TOAST is built to optimise amplicon design across any loci and for multiple sequencing platforms, including Illumina and Oxford Nanopore Technology (ONT). The tool checks for primer interactions such as homodimer formation and non-specific binding so that designed primers work reliably in the lab. To demonstrate how it performs, the team used TOAST to design a set of 33 amplicons in a single multiplex group, with priority given to covering resistance-associated mutations — including insertions, deletions and single nucleotide polymorphisms (SNPs) — across 13 different drugs. The researchers also established an experimental protocol compatible with ONT sequencing and validated it on two clinical samples known to have multi-drug resistance. Sequencing these samples produced a minimum depth coverage exceeding 50-fold for each amplicon region, showing that the design and lab workflow produced robust, high-coverage data for targeted regions.
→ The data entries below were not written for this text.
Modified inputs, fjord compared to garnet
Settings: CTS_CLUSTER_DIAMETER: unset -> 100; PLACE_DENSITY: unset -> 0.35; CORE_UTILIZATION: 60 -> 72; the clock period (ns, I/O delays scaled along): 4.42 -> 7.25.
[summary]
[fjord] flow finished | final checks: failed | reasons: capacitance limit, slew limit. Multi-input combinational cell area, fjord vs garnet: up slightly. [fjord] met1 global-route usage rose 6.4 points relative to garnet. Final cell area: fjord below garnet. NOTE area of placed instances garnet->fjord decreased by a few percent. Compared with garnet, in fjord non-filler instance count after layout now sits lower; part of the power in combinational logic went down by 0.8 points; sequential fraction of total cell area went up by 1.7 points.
==> 03-02: inputs <==
## top
module top (
	input sysclk,     
	input rst,        
	input button_in,
	input [15:0] student_id,
	output[3:0] D5_out,	
	output[3:0] D4_out,	
	output[3:0] D3_out,	
	output[3:0] D2_out,	
	output[3:0] D1_out		
);
wire tick500;
wire tick5s;
wire [15:0] curtime;
wire [15:0] curhash;
wire disp;
rtcClkDivider clkd(
	.sys_clk(sysclk),    
	.rst(rst),
	.tick_500Hz(tick500), 
	.tick_5s(tick5s)
	);
timekeeper timekep(
	.clk(sysclk),    
	.rst(rst),
	.en(tick5s),
	.cur_time(curtime)	
	);
hasher hs(
	.clk(sysclk),  
	.rst(rst),
	.en(tick5s),
	.cur_time(curtime),
	.student_id(student_id),
	.cur_hash(curhash)	
	);
buttonFsm button(
	.clk(sysclk),
	.rst(rst),
	.en(tick500),
	.button(button_in),    
	.stateful_button(disp)
	);
b16toBCD display(
	.to_display(curhash),
	.enable(disp),
	.D5(D5_out),	
	.D4(D4_out),
	.D3(D3_out),
	.D2(D2_out),
	.D1(D1_out)
	);
endmodule
make LEC_CHECK=0 ABC_AREA=1 CAP_MARGIN=30 CELL_PAD_IN_SITES_DETAIL_PLACEMENT=2 CELL_PAD_IN_SITES_GLOBAL_PLACEMENT=1 CORE_ASPECT_RATIO=0.95 CORE_MARGIN=2 CORE_UTILIZATION=22 CTS_CLUSTER_SIZE=70 PLACE_DENSITY_LB_ADDON=0.15 SLEW_MARGIN=20 TNS_END_PERCENT=100 finish   # period 31.2 ns
run.sh (not shown) runs the stock make flow with config.mk's settings and CLKGATE_MAP_FILE=.
==> 01-21 (differences from 03-02) <==
Settings changed: CAP_MARGIN 30 to 20, CELL_PAD_IN_SITES_DETAIL_PLACEMENT 2 to default, CELL_PAD_IN_SITES_GLOBAL_PLACEMENT 1 to default, CORE_ASPECT_RATIO 0.95 to default, CORE_UTILIZATION 22 to 71, CTS_CLUSTER_DIAMETER from default to 322, CTS_CLUSTER_SIZE 70 to 24, PLACE_DENSITY_LB_ADDON 0.15 to default, TNS_END_PERCENT 100 to default.
==> flow/constraint.sdc (replaced) <==
create_clock -name core_clock -period 12.3 [get_ports {sysclk}]
set_input_delay 2.4600 -clock core_clock [delete_from_list [all_inputs] [get_ports {sysclk}]]
set_output_delay 2.4600 -clock core_clock [all_outputs]
set_load 0.01 [all_outputs]
==> comparison table <==
| metric | 01-21 | 03-02 |
|---|---|---|
| Outcome | aborted with a tool error | complete, no violations |
| Last stage reached | global routing (5_1_grt) | - |
| Post-CTS setup repair buffer count | 80 | 0 |
| Quantity of I/O buffers inserted on ports | 38 | 38 |
| Adder-Cell Fraction of Synth Area | 22.3% | 22.3% |
| Die outline width | 186 um | 339 um |
| Total of flip-flops plus latches after synthesis | 176 | 176 |
| Post-synthesis chip area from yosys | 0.0234 mm2 | 0.0234 mm2 |
| FP Util | 72.1% | 22.2% |
| DP Worst Slack | -2.47 ns | 8.99 ns |
| CTS HTree Levels | 4 | 4 |
| Core ar. | 0.0325 mm2 | 0.106 mm2 |
| Resize count post-CTS | 200 | 0 |
| Count of library flops with an enable pin | 0 | 0 |
| Number of CTS-inserted buffers | 17 | 17 |
| Summed instance area of the synthesized netlist | 0.0234 mm2 | 0.0234 mm2 |
| Placed Area | 0.0279 mm2 | 0.0254 mm2 |
| Synth Warn # | 5 | 5 |
| Die area | 0.0345 mm2 | 0.109 mm2 |
| Number of placed I/O pins | 39 | 39 |
| Global placement routability congestion | 0.930 | 0.781 |
| Number of placed instances with taps included | 4433 | 4960 |
| Number of placement rows | 66 | 116 |
| Die boundary height | 186 um | 322 um |
| HPWL Detailed | 59400 um | 66200 um |

* * *

==> inputs of job 5534 <==
top again, from the RTL that the note above started with.
// top
module top (
	input sysclk,     
	input rst,        
	input button_in,
	input [15:0] student_id,
	output[3:0] D5_out,	
	output[3:0] D4_out,	
	output[3:0] D3_out,	
	output[3:0] D2_out,	
	output[3:0] D1_out		
);
clock: 25.0 ns
lec_check: 0
abc_area: 1
cap_margin: 20
core_margin: 2
core_utilization: 40
gpl_routability_driven: 0
setup_slack_margin: 5.0
slew_margin: 20
==> job 7615 (differences from job 5534) <==
CORE_UTILIZATION = 55   (was 40)
GPL_ROUTABILITY_DRIVEN = default   (was 0)
SETUP_SLACK_MARGIN = default   (was 5.0)
==> flow/constraint.sdc (replaced) <==
create_clock -name core_clock -period 15.4 [get_ports {sysclk}]
set_input_delay 3.0800 -clock core_clock [delete_from_list [all_inputs] [get_ports {sysclk}]]
set_output_delay 3.0800 -clock core_clock [all_outputs]
set_load 0.01 [all_outputs]
==> results.sh <==
# implementation run metrics
export IMPL_status="complete, but fails checks"
export IMPL_so_faults="negative setup slack"
export IMPL_final_clk_cell_share=0.0245
export IMPL_reg2reg_slack_ns=4.26
export IMPL_dr_wl_met2_um=32000
export IMPL_drt_wl_total_um=65600
export IMPL_timing_hold_ws_ns=0.447
export IMPL_worst_path_max_delay_cell="dfxtp_2"
export IMPL_coreArea_um2=42000
export IMPL_setup_viol=7
export IMPL_worst_slack_ns=-0.309
export IMPL_track_usage=0.294
export IMPL_clock_fmax_mhz=63.7
export IMPL_fin_crit_sh=1.02
export IMPL_grt_util_met3=0.0264
export IMPL_power_density_nw_per_um2=196
(the above is from job 7615)
==> results.sh <==
# implementation run metrics
export IMPL_reg2reg_slack_ns=13.68
export IMPL_power_density_nw_per_um2=124
export IMPL_grt_util_met3=0.0248
export IMPL_worst_path_max_delay_cell="clkdlybuf4s50_1"
export IMPL_setup_viol=0
export IMPL_synthesis_area_um2=23400
export IMPL_track_usage=0.201
export IMPL_timing_hold_ws_ns=0.452
export IMPL_dr_wl_met2_um=27000
export IMPL_seq_power_uw=282
export IMPL_worst_slack_ns=6.35
export IMPL_status="no timing/DRC/antenna violations"
export IMPL_coreArea_um2=57800
export IMPL_clock_fmax_mhz=53.6
export IMPL_drt_wl_total_um=60000
(the above is from job 5534)

* * *

==> run a <==
==> flow/design.v <==
module rtcClkDivider (
	input sys_clk,
	input rst,
	output tick_500Hz,  
	output tick_5s      
);
reg [10:0]counter1;
reg [128:0] counter2;
parameter KEYCHANGE_PERIOD = 5 ;   
localparam [128:0] ctrl = KEYCHANGE_PERIOD*10;
always @(posedge sys_clk) begin
	if (rst) begin
		counter1 <= 0;
		counter2 <= 0;
	end
	else begin
		if (counter1==999) begin
			counter1 <=counter1+1;
		end
		else if (counter1==1999) begin
			counter1 <=0;
		end
		else begin
			counter1<=counter1+1;
		end
		if (counter2==(ctrl/2-1)) begin
			counter2 <=counter2+1;
		end
		else if (counter2==(ctrl-1)) begin
			counter2 <=0;
		end
		else begin
			counter2 <=counter2+1;
		end
	end
end
assign tick_500Hz = !rst && (counter1==999) ;
assign tick_5s = !rst && (counter2==(ctrl/2-1)) ;
endmodule
module timekeeper (
	input clk,     
	input rst,
	input en,
	output[15:0] cur_time	
);
reg [15:0] ct;
always @(posedge clk) begin
	if (rst) begin
		ct <= 0;
	end
	else if (en) begin
		if (ct==16'b1111111111111111) begin
			ct<=0;
		end
		else begin
			ct<=ct+1;
		end
	end
end
assign cur_time =ct ;
endmodule
module hasher (
	input clk,     
	input rst,
	input en,
	input [15:0] cur_time,
	input [15:0] student_id,
	output [15:0] cur_hash	
);
reg [31:0] prev_hash;
reg [15:0] curhash;
always @(*) begin
	prev_hash=cur_hash;
	prev_hash=(cur_time^student_id)-prev_hash;
	prev_hash=prev_hash*prev_hash;
	prev_hash=prev_hash>>8;
	prev_hash=prev_hash & 16'b1111111111111111;
end
always @(posedge clk) begin
	if (rst) begin
		curhash <= 0;
	end
	else if (en) begin
		curhash <= prev_hash[15:0];
	end
end
assign cur_hash = curhash ;
endmodule
module buttonFsm (
	input clk,
	input rst,
	input en,
	input button,    
	output stateful_button
);
reg sb;
reg [1:0] state;
always @(posedge clk) begin
	if (rst) begin
		state <= 0;
	end
	else if (en) begin
	case(state)
	0:
	begin
		if (button) begin
			state <=3;
		end
		else begin
			state <=0;	
		end	
	end
	1:
	begin
		if (button) begin
			state <=2;
		end
		else begin
			state <=1;	
		end	
	end
	2:
	begin
		if (button) begin
			state <=2;
		end
		else begin
			state <=0;	
		end	
	end
	3:
	begin
		if (button) begin
			state <=3;
		end
		else begin
			state <=1;	
		end	
	end
	default: begin
	end
	endcase
	end
end
always @(state or button) begin
	sb=0;
	case(state)
	0:
	begin
		if (button) begin
			sb=1;
		end
		else begin
			sb=0;	
		end	
	end
	1:
	begin
		if (button) begin
			sb=0;
		end
		else begin
			sb=1;	
		end	
	end
	2:
	begin
		if (button) begin
			sb=0;
		end
		else begin
			sb=0;
		end	
	end
	3:
	begin
		if (button) begin
			sb=1;
		end
		else begin
			sb=1;
		end	
	end
	default:
	 begin
	end
	endcase
end
assign stateful_button = sb ;
endmodule
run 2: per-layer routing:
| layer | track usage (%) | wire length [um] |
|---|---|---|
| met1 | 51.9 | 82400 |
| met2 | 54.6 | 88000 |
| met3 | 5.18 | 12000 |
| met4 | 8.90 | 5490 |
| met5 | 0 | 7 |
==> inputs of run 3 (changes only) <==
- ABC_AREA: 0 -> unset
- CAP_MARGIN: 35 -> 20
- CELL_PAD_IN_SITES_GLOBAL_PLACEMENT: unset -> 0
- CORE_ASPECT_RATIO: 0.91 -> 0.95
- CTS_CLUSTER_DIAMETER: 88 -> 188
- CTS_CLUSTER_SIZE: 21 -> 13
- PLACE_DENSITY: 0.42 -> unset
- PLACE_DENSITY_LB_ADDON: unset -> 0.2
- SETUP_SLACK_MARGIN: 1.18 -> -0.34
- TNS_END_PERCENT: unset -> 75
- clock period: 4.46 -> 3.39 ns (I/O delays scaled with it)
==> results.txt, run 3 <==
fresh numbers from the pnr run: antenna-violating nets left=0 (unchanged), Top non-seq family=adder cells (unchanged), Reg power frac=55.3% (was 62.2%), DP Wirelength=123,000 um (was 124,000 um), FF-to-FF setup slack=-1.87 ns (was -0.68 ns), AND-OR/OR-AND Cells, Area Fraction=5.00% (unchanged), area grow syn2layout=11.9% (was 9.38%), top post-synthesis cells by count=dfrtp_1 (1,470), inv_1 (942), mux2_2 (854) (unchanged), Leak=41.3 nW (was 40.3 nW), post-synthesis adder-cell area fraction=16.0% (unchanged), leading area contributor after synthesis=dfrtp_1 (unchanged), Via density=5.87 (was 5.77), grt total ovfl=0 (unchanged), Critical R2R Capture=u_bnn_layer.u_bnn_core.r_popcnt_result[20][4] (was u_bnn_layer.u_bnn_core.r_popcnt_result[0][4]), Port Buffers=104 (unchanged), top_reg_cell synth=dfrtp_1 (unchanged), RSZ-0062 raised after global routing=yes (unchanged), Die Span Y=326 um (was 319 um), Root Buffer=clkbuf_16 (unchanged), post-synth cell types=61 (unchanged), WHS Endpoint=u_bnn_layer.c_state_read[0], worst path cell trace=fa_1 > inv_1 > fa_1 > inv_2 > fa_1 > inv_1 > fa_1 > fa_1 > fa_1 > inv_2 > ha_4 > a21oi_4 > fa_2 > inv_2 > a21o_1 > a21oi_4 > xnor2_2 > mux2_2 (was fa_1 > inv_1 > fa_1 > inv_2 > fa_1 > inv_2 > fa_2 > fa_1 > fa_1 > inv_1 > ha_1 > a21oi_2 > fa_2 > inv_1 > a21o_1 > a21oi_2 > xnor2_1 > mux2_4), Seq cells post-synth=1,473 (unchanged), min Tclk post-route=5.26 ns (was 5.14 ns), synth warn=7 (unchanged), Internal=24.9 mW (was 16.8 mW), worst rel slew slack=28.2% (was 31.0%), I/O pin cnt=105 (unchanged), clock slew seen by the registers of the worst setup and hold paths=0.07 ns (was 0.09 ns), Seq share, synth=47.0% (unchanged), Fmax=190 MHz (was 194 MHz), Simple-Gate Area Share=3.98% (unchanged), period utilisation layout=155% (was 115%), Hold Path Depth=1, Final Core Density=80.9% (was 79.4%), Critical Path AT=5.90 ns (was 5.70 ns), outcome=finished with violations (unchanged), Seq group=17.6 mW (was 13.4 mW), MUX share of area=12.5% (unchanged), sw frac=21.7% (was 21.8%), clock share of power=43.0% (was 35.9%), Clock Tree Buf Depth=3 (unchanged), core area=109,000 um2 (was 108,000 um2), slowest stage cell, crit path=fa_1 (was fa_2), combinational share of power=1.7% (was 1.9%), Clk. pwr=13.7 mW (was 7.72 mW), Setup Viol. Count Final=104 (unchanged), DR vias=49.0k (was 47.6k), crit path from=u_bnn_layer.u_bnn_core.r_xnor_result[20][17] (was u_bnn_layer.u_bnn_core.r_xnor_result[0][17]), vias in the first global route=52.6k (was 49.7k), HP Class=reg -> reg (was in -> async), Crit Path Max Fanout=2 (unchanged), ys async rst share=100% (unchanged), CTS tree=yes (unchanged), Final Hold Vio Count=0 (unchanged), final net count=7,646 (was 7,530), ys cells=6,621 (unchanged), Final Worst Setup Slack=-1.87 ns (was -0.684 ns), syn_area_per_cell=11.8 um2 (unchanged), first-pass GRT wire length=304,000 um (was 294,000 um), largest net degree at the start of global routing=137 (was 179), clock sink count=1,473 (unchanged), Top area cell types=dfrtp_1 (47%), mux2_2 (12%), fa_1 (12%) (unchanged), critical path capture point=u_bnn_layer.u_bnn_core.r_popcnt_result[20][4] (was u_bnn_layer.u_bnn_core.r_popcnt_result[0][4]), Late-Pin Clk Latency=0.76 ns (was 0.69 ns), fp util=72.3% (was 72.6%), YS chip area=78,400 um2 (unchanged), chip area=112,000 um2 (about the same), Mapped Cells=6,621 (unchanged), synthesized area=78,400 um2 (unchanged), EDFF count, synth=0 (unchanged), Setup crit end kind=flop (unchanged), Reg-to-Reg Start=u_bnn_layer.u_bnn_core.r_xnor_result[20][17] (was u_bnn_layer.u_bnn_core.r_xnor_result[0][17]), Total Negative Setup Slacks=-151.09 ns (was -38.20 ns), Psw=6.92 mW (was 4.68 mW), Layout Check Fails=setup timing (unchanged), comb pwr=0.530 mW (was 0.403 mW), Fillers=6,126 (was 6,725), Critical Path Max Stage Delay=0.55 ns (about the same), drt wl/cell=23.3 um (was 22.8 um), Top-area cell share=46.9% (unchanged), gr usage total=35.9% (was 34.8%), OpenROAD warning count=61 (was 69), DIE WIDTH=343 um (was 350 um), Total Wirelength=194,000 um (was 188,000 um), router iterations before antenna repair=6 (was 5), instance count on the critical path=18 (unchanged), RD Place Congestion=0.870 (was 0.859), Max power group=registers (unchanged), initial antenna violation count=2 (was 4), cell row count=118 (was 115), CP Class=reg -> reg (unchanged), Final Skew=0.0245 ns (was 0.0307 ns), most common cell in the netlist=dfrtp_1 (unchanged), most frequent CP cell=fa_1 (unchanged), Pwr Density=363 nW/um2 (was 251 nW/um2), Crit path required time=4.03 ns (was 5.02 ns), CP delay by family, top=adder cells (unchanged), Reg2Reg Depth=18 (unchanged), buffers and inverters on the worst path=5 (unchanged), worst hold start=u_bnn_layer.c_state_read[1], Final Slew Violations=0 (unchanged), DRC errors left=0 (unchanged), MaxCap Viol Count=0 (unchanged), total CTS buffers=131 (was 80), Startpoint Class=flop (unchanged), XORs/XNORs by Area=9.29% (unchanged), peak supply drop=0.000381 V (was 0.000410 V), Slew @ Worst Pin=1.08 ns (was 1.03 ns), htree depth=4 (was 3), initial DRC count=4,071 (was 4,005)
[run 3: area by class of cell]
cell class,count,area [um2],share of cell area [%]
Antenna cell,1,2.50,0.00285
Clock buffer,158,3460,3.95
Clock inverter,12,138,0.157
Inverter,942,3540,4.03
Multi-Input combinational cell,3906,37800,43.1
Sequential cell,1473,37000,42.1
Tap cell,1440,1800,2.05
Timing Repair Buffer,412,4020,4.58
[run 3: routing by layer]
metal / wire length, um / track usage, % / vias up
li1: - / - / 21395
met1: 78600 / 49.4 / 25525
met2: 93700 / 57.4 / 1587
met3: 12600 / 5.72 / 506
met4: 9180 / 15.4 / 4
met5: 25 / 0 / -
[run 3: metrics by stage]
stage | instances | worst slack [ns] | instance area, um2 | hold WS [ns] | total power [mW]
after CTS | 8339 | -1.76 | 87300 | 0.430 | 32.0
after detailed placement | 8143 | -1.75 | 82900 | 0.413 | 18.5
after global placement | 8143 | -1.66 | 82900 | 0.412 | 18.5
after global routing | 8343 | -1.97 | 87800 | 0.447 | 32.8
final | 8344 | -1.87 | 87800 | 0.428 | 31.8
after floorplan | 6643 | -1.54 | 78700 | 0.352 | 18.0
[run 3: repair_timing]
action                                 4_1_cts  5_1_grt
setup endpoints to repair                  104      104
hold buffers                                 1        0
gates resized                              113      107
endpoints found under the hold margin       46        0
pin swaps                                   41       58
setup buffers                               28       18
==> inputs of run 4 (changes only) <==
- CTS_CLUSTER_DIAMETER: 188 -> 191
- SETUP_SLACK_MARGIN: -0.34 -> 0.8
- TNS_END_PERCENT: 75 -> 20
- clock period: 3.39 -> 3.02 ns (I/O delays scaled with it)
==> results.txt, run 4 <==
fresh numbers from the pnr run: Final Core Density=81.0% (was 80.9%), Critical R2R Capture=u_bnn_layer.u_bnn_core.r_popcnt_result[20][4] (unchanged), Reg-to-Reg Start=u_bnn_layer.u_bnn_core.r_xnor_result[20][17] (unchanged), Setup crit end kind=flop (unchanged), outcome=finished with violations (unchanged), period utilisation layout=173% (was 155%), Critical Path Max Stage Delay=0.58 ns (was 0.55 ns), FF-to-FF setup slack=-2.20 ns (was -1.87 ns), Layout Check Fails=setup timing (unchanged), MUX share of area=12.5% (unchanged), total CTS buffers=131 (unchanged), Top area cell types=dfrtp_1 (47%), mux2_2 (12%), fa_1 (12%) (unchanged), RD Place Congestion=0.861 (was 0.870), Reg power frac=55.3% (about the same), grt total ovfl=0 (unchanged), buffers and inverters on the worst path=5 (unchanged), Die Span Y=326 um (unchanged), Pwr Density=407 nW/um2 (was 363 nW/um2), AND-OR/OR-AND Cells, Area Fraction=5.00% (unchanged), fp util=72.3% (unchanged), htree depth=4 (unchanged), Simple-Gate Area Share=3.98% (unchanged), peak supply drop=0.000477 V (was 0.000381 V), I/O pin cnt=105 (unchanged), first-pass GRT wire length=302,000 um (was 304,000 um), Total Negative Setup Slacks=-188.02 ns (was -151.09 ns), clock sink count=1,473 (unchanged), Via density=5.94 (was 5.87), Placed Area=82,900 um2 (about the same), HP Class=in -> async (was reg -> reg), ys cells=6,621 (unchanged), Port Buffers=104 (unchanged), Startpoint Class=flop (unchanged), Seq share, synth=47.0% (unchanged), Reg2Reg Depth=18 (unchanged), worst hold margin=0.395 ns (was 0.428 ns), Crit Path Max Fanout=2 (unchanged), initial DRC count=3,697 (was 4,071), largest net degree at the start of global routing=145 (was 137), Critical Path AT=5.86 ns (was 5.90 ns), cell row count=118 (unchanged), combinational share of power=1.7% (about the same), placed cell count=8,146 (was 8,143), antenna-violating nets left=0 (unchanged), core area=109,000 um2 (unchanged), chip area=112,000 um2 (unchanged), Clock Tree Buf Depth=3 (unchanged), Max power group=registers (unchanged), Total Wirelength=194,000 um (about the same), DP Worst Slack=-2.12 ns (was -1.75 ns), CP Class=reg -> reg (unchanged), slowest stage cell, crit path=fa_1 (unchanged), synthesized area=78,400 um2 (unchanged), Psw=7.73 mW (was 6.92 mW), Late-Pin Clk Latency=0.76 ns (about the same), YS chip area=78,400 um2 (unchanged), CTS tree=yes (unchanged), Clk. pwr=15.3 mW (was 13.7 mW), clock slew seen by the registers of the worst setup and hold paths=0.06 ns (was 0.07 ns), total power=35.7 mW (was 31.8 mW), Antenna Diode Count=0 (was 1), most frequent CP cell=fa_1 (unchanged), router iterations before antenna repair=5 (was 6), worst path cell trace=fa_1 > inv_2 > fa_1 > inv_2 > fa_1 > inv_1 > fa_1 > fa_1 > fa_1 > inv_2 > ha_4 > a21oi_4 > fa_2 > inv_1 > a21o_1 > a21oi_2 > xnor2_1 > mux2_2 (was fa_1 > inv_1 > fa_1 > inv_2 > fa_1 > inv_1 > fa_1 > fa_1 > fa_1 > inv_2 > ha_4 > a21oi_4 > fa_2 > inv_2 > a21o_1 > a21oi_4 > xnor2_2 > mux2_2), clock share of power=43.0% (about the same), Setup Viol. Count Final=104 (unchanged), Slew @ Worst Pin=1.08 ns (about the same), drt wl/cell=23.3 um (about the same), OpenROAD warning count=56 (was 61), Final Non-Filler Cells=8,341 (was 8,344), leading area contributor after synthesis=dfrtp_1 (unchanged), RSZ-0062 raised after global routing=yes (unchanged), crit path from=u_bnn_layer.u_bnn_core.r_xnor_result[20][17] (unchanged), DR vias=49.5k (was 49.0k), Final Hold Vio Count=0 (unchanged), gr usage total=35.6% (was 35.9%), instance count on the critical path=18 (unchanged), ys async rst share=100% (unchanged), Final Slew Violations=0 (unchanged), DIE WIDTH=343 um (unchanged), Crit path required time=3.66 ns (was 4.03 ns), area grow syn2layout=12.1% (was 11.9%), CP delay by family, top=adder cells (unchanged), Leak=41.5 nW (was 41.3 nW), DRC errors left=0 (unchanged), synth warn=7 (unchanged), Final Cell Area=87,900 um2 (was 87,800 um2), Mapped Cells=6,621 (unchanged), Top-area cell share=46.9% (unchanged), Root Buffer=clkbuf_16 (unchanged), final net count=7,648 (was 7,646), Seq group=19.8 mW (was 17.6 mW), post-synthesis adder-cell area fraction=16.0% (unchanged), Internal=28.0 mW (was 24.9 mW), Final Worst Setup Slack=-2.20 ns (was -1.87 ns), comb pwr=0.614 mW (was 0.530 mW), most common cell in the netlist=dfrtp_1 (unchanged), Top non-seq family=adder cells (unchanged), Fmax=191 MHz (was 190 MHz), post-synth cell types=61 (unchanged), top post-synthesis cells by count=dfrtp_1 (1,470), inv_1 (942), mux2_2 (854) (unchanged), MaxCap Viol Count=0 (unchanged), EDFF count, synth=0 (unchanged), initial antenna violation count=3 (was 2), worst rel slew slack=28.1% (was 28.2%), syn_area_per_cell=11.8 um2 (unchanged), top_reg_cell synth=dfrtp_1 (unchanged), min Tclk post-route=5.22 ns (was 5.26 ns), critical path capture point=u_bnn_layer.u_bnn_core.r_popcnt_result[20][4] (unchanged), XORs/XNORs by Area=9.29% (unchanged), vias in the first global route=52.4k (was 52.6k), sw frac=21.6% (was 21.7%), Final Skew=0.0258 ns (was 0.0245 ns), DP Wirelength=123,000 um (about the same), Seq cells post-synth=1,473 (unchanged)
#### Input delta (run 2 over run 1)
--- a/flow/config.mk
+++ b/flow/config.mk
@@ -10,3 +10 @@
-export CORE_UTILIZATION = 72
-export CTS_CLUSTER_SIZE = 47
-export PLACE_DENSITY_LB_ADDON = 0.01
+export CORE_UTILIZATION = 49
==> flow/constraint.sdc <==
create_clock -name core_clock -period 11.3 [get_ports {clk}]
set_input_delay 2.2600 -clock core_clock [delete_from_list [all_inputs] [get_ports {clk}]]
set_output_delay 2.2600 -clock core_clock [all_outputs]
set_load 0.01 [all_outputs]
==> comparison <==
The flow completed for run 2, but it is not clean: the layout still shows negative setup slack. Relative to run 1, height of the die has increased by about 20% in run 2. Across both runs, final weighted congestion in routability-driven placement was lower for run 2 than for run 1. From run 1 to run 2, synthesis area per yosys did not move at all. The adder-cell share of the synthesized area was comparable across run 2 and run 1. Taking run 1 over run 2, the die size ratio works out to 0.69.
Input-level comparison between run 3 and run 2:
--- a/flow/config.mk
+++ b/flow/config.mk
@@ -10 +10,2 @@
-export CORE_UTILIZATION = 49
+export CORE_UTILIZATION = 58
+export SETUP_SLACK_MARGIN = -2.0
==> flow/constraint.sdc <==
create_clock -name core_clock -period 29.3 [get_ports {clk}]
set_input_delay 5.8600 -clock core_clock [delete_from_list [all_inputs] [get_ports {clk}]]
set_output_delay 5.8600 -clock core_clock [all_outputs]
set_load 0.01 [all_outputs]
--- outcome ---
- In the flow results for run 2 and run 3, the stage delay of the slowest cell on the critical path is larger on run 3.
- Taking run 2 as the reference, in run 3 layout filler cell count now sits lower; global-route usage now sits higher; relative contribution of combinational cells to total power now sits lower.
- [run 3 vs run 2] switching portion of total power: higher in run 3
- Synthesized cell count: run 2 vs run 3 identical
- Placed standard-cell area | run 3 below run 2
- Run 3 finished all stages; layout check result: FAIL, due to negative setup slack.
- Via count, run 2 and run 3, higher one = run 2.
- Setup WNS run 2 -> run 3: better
==> v33: inputs <==
==> flow/design.v <==
`timescale 1ns / 1ps
module decoder(
    input [1:0] in,
    output reg [3:0] out
    );
    always @(*) begin
        case(in)
            2'b00: out = 4'b1000;
            2'b01: out = 4'b0100;
            2'b10: out = 4'b0010;
            2'b11: out = 4'b0001;
        endcase
    end
endmodule
`timescale 1ns / 1ps
module ARITHMATIC_UNIT #(parameter width = 16)(
    input [width - 1:0] A,
    input [width - 1:0] B,
    input [1:0] ALU_FUN,
    input clk,rst,
    input Arith_Enable,
    output reg [width - 1:0] Arith_OUT,
    output reg Carry_OUT,
    output reg Arith_Flag
    );
    always@(posedge clk or negedge rst) begin
        if (!rst) begin
            Arith_OUT <= 0;
            Arith_Flag <= 0;
            Carry_OUT <= 0;        
        end
        else if (Arith_Enable) begin
            Arith_OUT <= 0;
            Carry_OUT <= 0;
            Arith_Flag <= 1;
            case (ALU_FUN)
                2'b00:
                begin
                    {Carry_OUT,Arith_OUT} <= A+B;
                end
                2'b01:
                begin
                    {Carry_OUT,Arith_OUT} <= A-B;
                end
                2'b10:
                begin
                    {Carry_OUT,Arith_OUT} <= A*B;
                end                
                2'b11:
                begin
                    {Carry_OUT,Arith_OUT} <= (B == 0) ? {1'b0, {width{1'b1}}} : A/B;
                end                
            endcase
        end
        else begin
            Arith_OUT <= 0;
            Arith_Flag <= 0;
            Carry_OUT <= 0;            
        end
    end
endmodule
The combination of a purpose-built design tool and a validated lab protocol means TOAST could speed the development of new Amp-Seq assays for detecting drug-resistant TB. Because the software is customisable and linked to a large and expanding mutation database, labs can update assays to include newly discovered loci or mutations without starting from scratch. Compatibility with both Illumina and Oxford Nanopore Technology (ONT) platforms gives flexibility for different budgets and settings, and the checks for primer quality reduce the chance of wasted lab work. The authors argue that these features — plus the demonstrated ability to get deep coverage from a single multiplexed panel — make TOAST a practical option for developing Amp-Seq tests that inform treatment decisions, improve patient outcomes, and help curb the spread of resistant infections, especially where cost and adaptability matter most.